■ Provided records:
$ cat src/rtl/qpsk_symbol_detector_if.sv
// Sample-stream and decision bus of the QPSK symbol detector.
// master = sample source / decision consumer, slave = detector.
// Optional macro QPSK_DET_SOFT_EN adds the soft_i/soft_q decision metrics.
interface qpsk_symbol_detector_if;
   logic       [3:0]  sample_in;
   logic              sample_valid;
   logic              sample_ready;
   logic              sym_start;
   logic       [1:0]  dibit;
   logic              dibit_valid;
   logic              sync_err;
`ifdef QPSK_DET_SOFT_EN
   logic signed [11:0] soft_i;
   logic signed [11:0] soft_q;

   modport master (
      output sample_in, sample_valid, sym_start,
      input  sample_ready, dibit, dibit_valid, sync_err, soft_i, soft_q
   );

   modport slave (
      input  sample_in, sample_valid, sym_start,
      output sample_ready, dibit, dibit_valid, sync_err, soft_i, soft_q
   );
`else
   modport master (
      output sample_in, sample_valid, sym_start,
      input  sample_ready, dibit, dibit_valid, sync_err
   );

   modport slave (
      input  sample_in, sample_valid, sym_start,
      output sample_ready, dibit, dibit_valid, sync_err
   );
`endif
endinterface

$ cat src/rtl/qpsk_symbol_detector.sv
// QPSK symbol detector: correlates 16 carrier samples per symbol against
// cosine/sine references and decides the dibit from the signs of the sums.
// Optional macro QPSK_DET_SOFT_EN exports the 12-bit correlation sums.
module qpsk_symbol_detector #(
   parameter int SPS = 16
) (
   input logic                   clk,
   input logic                   rst,
   qpsk_symbol_detector_if.slave bus
);

   localparam logic [1:0] IDLE   = 2'd0;
   localparam logic [1:0] ACCUM  = 2'd1;
   localparam logic [1:0] DECIDE = 2'd2;

   localparam logic [3:0] K_LAST = 4'(SPS - 1);

   logic        [1:0]  state;
   logic        [3:0]  k;
   logic signed [11:0] acc_i;
   logic signed [11:0] acc_q;
   logic signed [4:0]  s;
   logic signed [3:0]  cos_c;
   logic signed [3:0]  sin_c;
   logic signed [11:0] prod_i;
   logic signed [11:0] prod_q;
   logic signed [11:0] sum_i;
   logic signed [11:0] sum_q;
   logic        [1:0]  dibit_r;
   logic               dibit_valid_r;
   logic               sync_err_r;
   logic               xfer;

   assign bus.sample_ready = (state != DECIDE);
   assign xfer             = bus.sample_valid & bus.sample_ready;

   // Offset-binary sample to signed, midscale 8 maps to zero.
   assign s = $signed({1'b0, bus.sample_in}) - 5'sd8;

   // Reference tables indexed by the sample position within the symbol.
   always_comb begin
      cos_c = 4'sd0;
      sin_c = 4'sd0;
      case (k)
         4'd0:  begin cos_c =  4'sd7; sin_c =  4'sd0; end
         4'd1:  begin cos_c =  4'sd6; sin_c =  4'sd3; end
         4'd2:  begin cos_c =  4'sd5; sin_c =  4'sd5; end
         4'd3:  begin cos_c =  4'sd3; sin_c =  4'sd6; end
         4'd4:  begin cos_c =  4'sd0; sin_c =  4'sd7; end
         4'd5:  begin cos_c = -4'sd3; sin_c =  4'sd6; end
         4'd6:  begin cos_c = -4'sd5; sin_c =  4'sd5; end
         4'd7:  begin cos_c = -4'sd6; sin_c =  4'sd3; end
         4'd8:  begin cos_c = -4'sd7; sin_c =  4'sd0; end
         4'd9:  begin cos_c = -4'sd6; sin_c = -4'sd3; end
         4'd10: begin cos_c = -4'sd5; sin_c = -4'sd5; end
         4'd11: begin cos_c = -4'sd3; sin_c = -4'sd6; end
         4'd12: begin cos_c =  4'sd0; sin_c = -4'sd7; end
         4'd13: begin cos_c =  4'sd3; sin_c = -4'sd6; end
         4'd14: begin cos_c =  4'sd5; sin_c = -4'sd5; end
         default: begin cos_c = 4'sd6; sin_c = -4'sd3; end
      endcase
   end

   // A restart forces k to 0, so the products always use the k=0 reference.
   logic signed [3:0] cos_use;
   logic signed [3:0] sin_use;
   logic              restart;

   assign restart = bus.sym_start & ((state == IDLE) | (k != 4'd0));
   assign cos_use = restart ? 4'sd7 : cos_c;
   assign sin_use = restart ? 4'sd0 : sin_c;
   assign prod_i  = 12'(s) * 12'(cos_use);
   assign prod_q  = 12'(s) * 12'(sin_use);
   assign sum_i   = acc_i + prod_i;
   assign sum_q   = acc_q + prod_q;

`ifdef QPSK_DET_SOFT_EN
   logic signed [11:0] soft_i_r;
   logic signed [11:0] soft_q_r;

   assign bus.soft_i = soft_i_r;
   assign bus.soft_q = soft_q_r;

   // Soft metrics are captured alongside the hard decision.
   always_ff @(posedge clk) begin
      if (rst) begin
         soft_i_r <= '0;
         soft_q_r <= '0;
      end else if (state == ACCUM && xfer && !restart && k == K_LAST) begin
         soft_i_r <= sum_i;
         soft_q_r <= sum_q;
      end
   end
`endif

   assign bus.dibit       = dibit_r;
   assign bus.dibit_valid = dibit_valid_r;
   assign bus.sync_err    = sync_err_r;

   // Symbol FSM; the decision is registered on the final sample's transfer
   // so dibit and its valid pulse coincide with the one-cycle DECIDE state.
   always_ff @(posedge clk) begin
      if (rst) begin
         state         <= IDLE;
         k             <= 4'd0;
         acc_i         <= '0;
         acc_q         <= '0;
         dibit_r       <= 2'b00;
         dibit_valid_r <= 1'b0;
         sync_err_r    <= 1'b0;
      end else begin
         dibit_valid_r <= 1'b0;
         case (state)
            IDLE: begin
               if (xfer && bus.sym_start) begin
                  acc_i <= prod_i;
                  acc_q <= prod_q;
                  k     <= 4'd1;
                  state <= ACCUM;
               end
            end
            ACCUM: begin
               if (xfer) begin
                  if (restart) begin
                     acc_i      <= prod_i;
                     acc_q      <= prod_q;
                     k          <= 4'd1;
                     sync_err_r <= 1'b1;
                  end else begin
                     acc_i <= sum_i;
                     acc_q <= sum_q;
                     k     <= k + 4'd1;
                     if (k == K_LAST) begin
                        dibit_r       <= {sum_i[11], sum_q[11]};
                        dibit_valid_r <= 1'b1;
                        state         <= DECIDE;
                     end
                  end
               end
            end
            DECIDE: begin
               acc_i <= '0;
               acc_q <= '0;
               k     <= 4'd0;
               state <= ACCUM;
            end
            default: state <= IDLE;
         endcase
      end
   end

endmodule
$ cat src/flat_wrapper.sv
// flat-port wrapper written by rule: the top's interface ports become plain ports
module qpsk_symbol_detector_flat 
#(
   parameter int SPS = 16
)
  (clk, rst, bus_sample_in, bus_sample_valid, bus_sym_start, bus_sample_ready, bus_dibit, bus_dibit_valid, bus_sync_err);
  qpsk_symbol_detector_if bus_i ();
  input logic clk;
  input logic rst;
  input wire logic [$bits(bus_i.sample_in)-1:0] bus_sample_in;
  input wire logic [$bits(bus_i.sample_valid)-1:0] bus_sample_valid;
  input wire logic [$bits(bus_i.sym_start)-1:0] bus_sym_start;
  output wire logic [$bits(bus_i.sample_ready)-1:0] bus_sample_ready;
  output wire logic [$bits(bus_i.dibit)-1:0] bus_dibit;
  output wire logic [$bits(bus_i.dibit_valid)-1:0] bus_dibit_valid;
  output wire logic [$bits(bus_i.sync_err)-1:0] bus_sync_err;
  assign bus_i.sample_in = bus_sample_in;
  assign bus_i.sample_valid = bus_sample_valid;
  assign bus_i.sym_start = bus_sym_start;
  assign bus_sample_ready = bus_i.sample_ready;
  assign bus_dibit = bus_i.dibit;
  assign bus_dibit_valid = bus_i.dibit_valid;
  assign bus_sync_err = bus_i.sync_err;
  qpsk_symbol_detector #(.SPS(SPS)) u_core (.clk(clk), .rst(rst), .bus(bus_i));
endmodule
$ cat config.mk
export PLATFORM = sky130hd
export DESIGN_NAME = qpsk_symbol_detector_flat
export DESIGN_NICKNAME = d
export VERILOG_FILES = /design/src/rtl/qpsk_symbol_detector_if.sv /design/src/rtl/qpsk_symbol_detector.sv /design/src/flat_wrapper.sv
export SDC_FILE = /design/constraint.sdc
export NUM_CORES = 1
export LEC_CHECK = 0
export ABC_AREA = 1
export ABC_CLOCK_PERIOD_IN_PS = 16200
export BUFFER_PORTS_ARGS = -buffer_cell sky130_fd_sc_hd__buf_2
export CELL_PAD_IN_SITES_DETAIL_PLACEMENT = 1
export CELL_PAD_IN_SITES_GLOBAL_PLACEMENT = 1
export CORE_ASPECT_RATIO = 2
export CORE_MARGIN = 8
export CORE_UTILIZATION = 50
export CTS_CLUSTER_DIAMETER = 150
export DETAILED_ROUTE_END_ITERATION = 6
export PLACE_DENSITY_LB_ADDON = 0.1
export SLEW_MARGIN = 20
export SYNTH_ARGS = -nofsm -noshare
export SYNTH_HDL_FRONTEND = slang
export SYNTH_SLANG_ARGS = --single-unit
$ cat constraint.sdc
create_clock -name clk -period 16.2 [get_ports clk]
set_input_delay 4.05 -clock clk [delete_from_list [all_inputs] [get_ports clk]]
set_output_delay 4.05 -clock clk [all_outputs]
set_load 0.02 [all_outputs]
==> results.md <==
* Status: finished clean
* Switching share of power at 53.8%
* Worst path required time at ~16,000 ps
* Register bit count reported by yosys at 42
* Slowest stage delay, CP at 510 ps
* R2R depth at 28
* Gr ovfl total at 0
* Most Frequent Cell on Critical Path: inv_1
* Psw at 0.000437 W
* Clock transition at path regs at about 60 ps
* # IOs at 13
* WL final at 13,100 um
* Layout cell share with drive strength beyond 1 at 5.84%
* CTS Hold Bufs at 0
* Die Y at 152 um
* Vias in the first global route at 4,846
* Final #Nets at 795
* Vias per std cell at 5.50
* Core area at 9200 um^2
* Initial Utilization at a little over 50%
* Post_cts resized at 0
* HPWL after DPL at 10,700 um
* Hold Path Class: reg -> reg
* RSZ-0062 raised after global routing: no
* Rows at 50
* 1st-iter DRT viols at between 100 and 150
* Post-synth top area share at 18.1%
* CTS tree: yes
* Die width at 84.2 um
* Worst IR drop on VDD at 0.000109 V
* Max Cap Violations at 0
* Post-layout minimum cycle time at 8720 ps
* Crit path buf inv count at 6
* Synth top area cells: dfxtp_1 (18%), ha_1 (17%), nand2_1 (13%)
* Via count at 4,433
* Global Route Usage Sum at 20.8%
* Pre-antenna DRT Iters at 4
* Crit Path Max Fanout at 18
* Worst-Skew Late Latency at 290 ps
* Unique masters post-synth at 41
* Largest net degree at the start of global routing at 31
* Yosys warning total at 0
* Worst setup startpoint: bus_sym_start
* Post-synth EDFFs at 0
* Critical Path End Type: flop
* Htree depth at 2
* Root Driver: clkbuf_16
* R2r startpoint: u_core.state[0]$_SDFFE_PP0P_
* Max Fclk at roughly 110 MHz
* Clock buffer depth at 2
* Crit path depth at 25
* TritonCTS Buffers at 5
* Fin. max-slew vios at 0
* First-pass GRT wire length at between 20,000 and 25,000 um
* CP delay by family, top: adder cells
* End of the critical path: u_core.bus.dibit[1]$_SDFFE_PP0P_
* Synthesized area per cell at 6.72 um^2
* Critical path class: in -> reg
* Post-Synthesis Net Count at 785
* Critical path data arrival time at 8900 ps
* Util after Layout at a little over half
* Tcrit/Tclk final at 53.8%
* DRC errors left at 0
* Seq pwr share at a little under a fifth
* Final setup violation count at 0
* Routability Congestion at 0.858
* Slowest cell on the critical path: fa_1
* Setup tns final at 0 ps
* Power share of the clock group at a little under an eighth
* Slew Limit Headroom at 36.0%
* Number of diodes at 0
* Cells after Synth at 692
* Ratio of total power to cell area at 165 nW/um^2
* Reg2reg setup slack at 10,460 ps
* DR WL/cell at 16.2 um
* FF-to-FF End: u_core.bus.dibit[1]$_SDFFE_PP0P_
* Startpoint Class: primary input
* IO buf count at 12
* Cell Area, Synth at ~4700 um^2
* Clk_skew at 6.31 ps
* Post-synth top area cell: dfxtp_1
* Synth Flop Type: dfxtp_1
* P_leak at 2.64 nW
* Postcts setup bufs at 0
* Post-route ant nets at 0
* Die area at ~13,000 um^2
* Seq/Total Area, Yosys at approximately 18%
* Slew @ Worst Pin at 959 ps
* Final Hold Viols at 0
* Beginning of the worst hold path: u_core.bus.sync_err$_SDFFE_PP0P_
* Asr flop ratio synth at 0%
* Combinational share of power at 69.4%
* Clock Sinks at 42
* Internal power at approximately 0.00038 W
* Layout Area Growth over Synthesis at 5.86%
* Initial antenna violation count at 0
==> sequential cells by signal, indices dropped and copies added (netlist names) <==
register / count
u_core.acc_i: 12
u_core.acc_q: 12
u_core.bus.dibit: 2
u_core.bus.dibit_valid: 1
u_core.bus.sync_err: 1
u_core.cos_c: 4
u_core.k: 4
u_core.sin_c: 4
u_core.state: 2
==> power by group through the flow <==
stage	registers [W]	logic, W	clock network, W
after global routing	0.000155	0.000639	0.000103
after CTS	0.000151	0.000570	0.0000992
after floorplan	0.000147	0.000423	0
after detailed placement	0.000153	0.000563	0
after global placement	0.000152	0.000544	0
final	0.000152	0.000565	0.0000971
==> how the worst min path moves through the flow <==
stage                                  endpoint  slack, ps  cells after the start
2_1_floorplan      u_core.acc_q[0]$_SDFFE_PP0P_        460                      2
3_3_place_gp   u_core.bus.sync_err$_SDFFE_PP0P_        450                      1
3_5_place_dp   u_core.bus.sync_err$_SDFFE_PP0P_        480                      1
4_1_cts        u_core.bus.sync_err$_SDFFE_PP0P_        500                      1
5_1_grt        u_core.bus.sync_err$_SDFFE_PP0P_        520                      1
6_report       u_core.bus.sync_err$_SDFFE_PP0P_        490                      1
==> worst register-to-register path, delay by kind of cell (launching register included) <==
kind / cells / cell delay, ps
and+or+nand+nor: 11 / 1440
DFF: 1 / 350
buffers and inverters: 7 / 570
adders and majority gates: 7 / 2710
xor gates and xnor gates: 1 / 180
AOI/OAI and AO/OA: 2 / 370
==> logic make-up after synthesis <==
family / synth area share, %
buffers and inverters: 11.1
AOI/OAI and AO/OA: 14.0
DFF: 18.1
adders and majority gates: 26.4
xor gates and xnor gates: 2.26
and+or+nand+nor: 28.1
==> metrics by stage <==
step,power [W],cells,worst slack [ps],instance area (um^2),hold WS [ps]
floorplan,0.000570,692,7720,4650,457
global placement,0.000696,799,7330,4790,446
detailed placement,0.000716,799,7170,4790,484
CTS,0.000820,806,7470,4920,499
global route,0.000897,806,7060,4920,521
finish,0.000813,806,7480,4920,492
==> routing by layer <==
layer	part of all wire, %	vias up	global-route usage (%)
met3	2.1	27	2.36
met5	0	-	0
li1	-	2239	-
met2	52	57	37.5
met1	43	2110	23.3
met4	3.8	0	9.20
==> synthesized netlist by cell type, types with 4 or more instances <==
cell type	number
a21oi_1	45
a31oi_1	5
clkbuf_1	5
dfxtp_1	42
fa_1	22
ha_1	63
inv_1	119
inv_2	5
nand2_1	162
nand2_2	4
nand3_1	50
nand4_1	4
nor2_1	65
o211ai_1	7
o21ai_0	38
o21ai_1	7
o21bai_1	5
or2_2	4
xnor2_1	7
xor2_1	5
==> layout make-up <==
cell class,count,area [um^2]
well taps,104,130
multi-input cells,517,3300
repair buffers,12,60.1
inverters,124,465
clock buffers,7,133
flip-flops and latches,42,841
fillers,1284,4270
==> placed cells by master, fill, tap and decap left out, drive strengths merged, types with 5 or more instances in the layout <==
master / instances
a21oi: 45
nand2: 167
fa: 22
o21ai: 47
xnor2: 7
nor2: 68
dfxtp: 42
clkbuf: 7
o211ai: 7
inv: 124
buf: 12
xor2: 5
ha: 63
nand4: 5
nand3: 51
or2: 6
o21bai: 5
a31oi: 5
Power figures use the tool's default switching activity.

■ Brief:
Lines that include the word "Initial" are to be extracted from the data above.

■ Written solution:
* Initial Utilization at a little over 50%
* Initial antenna violation count at 0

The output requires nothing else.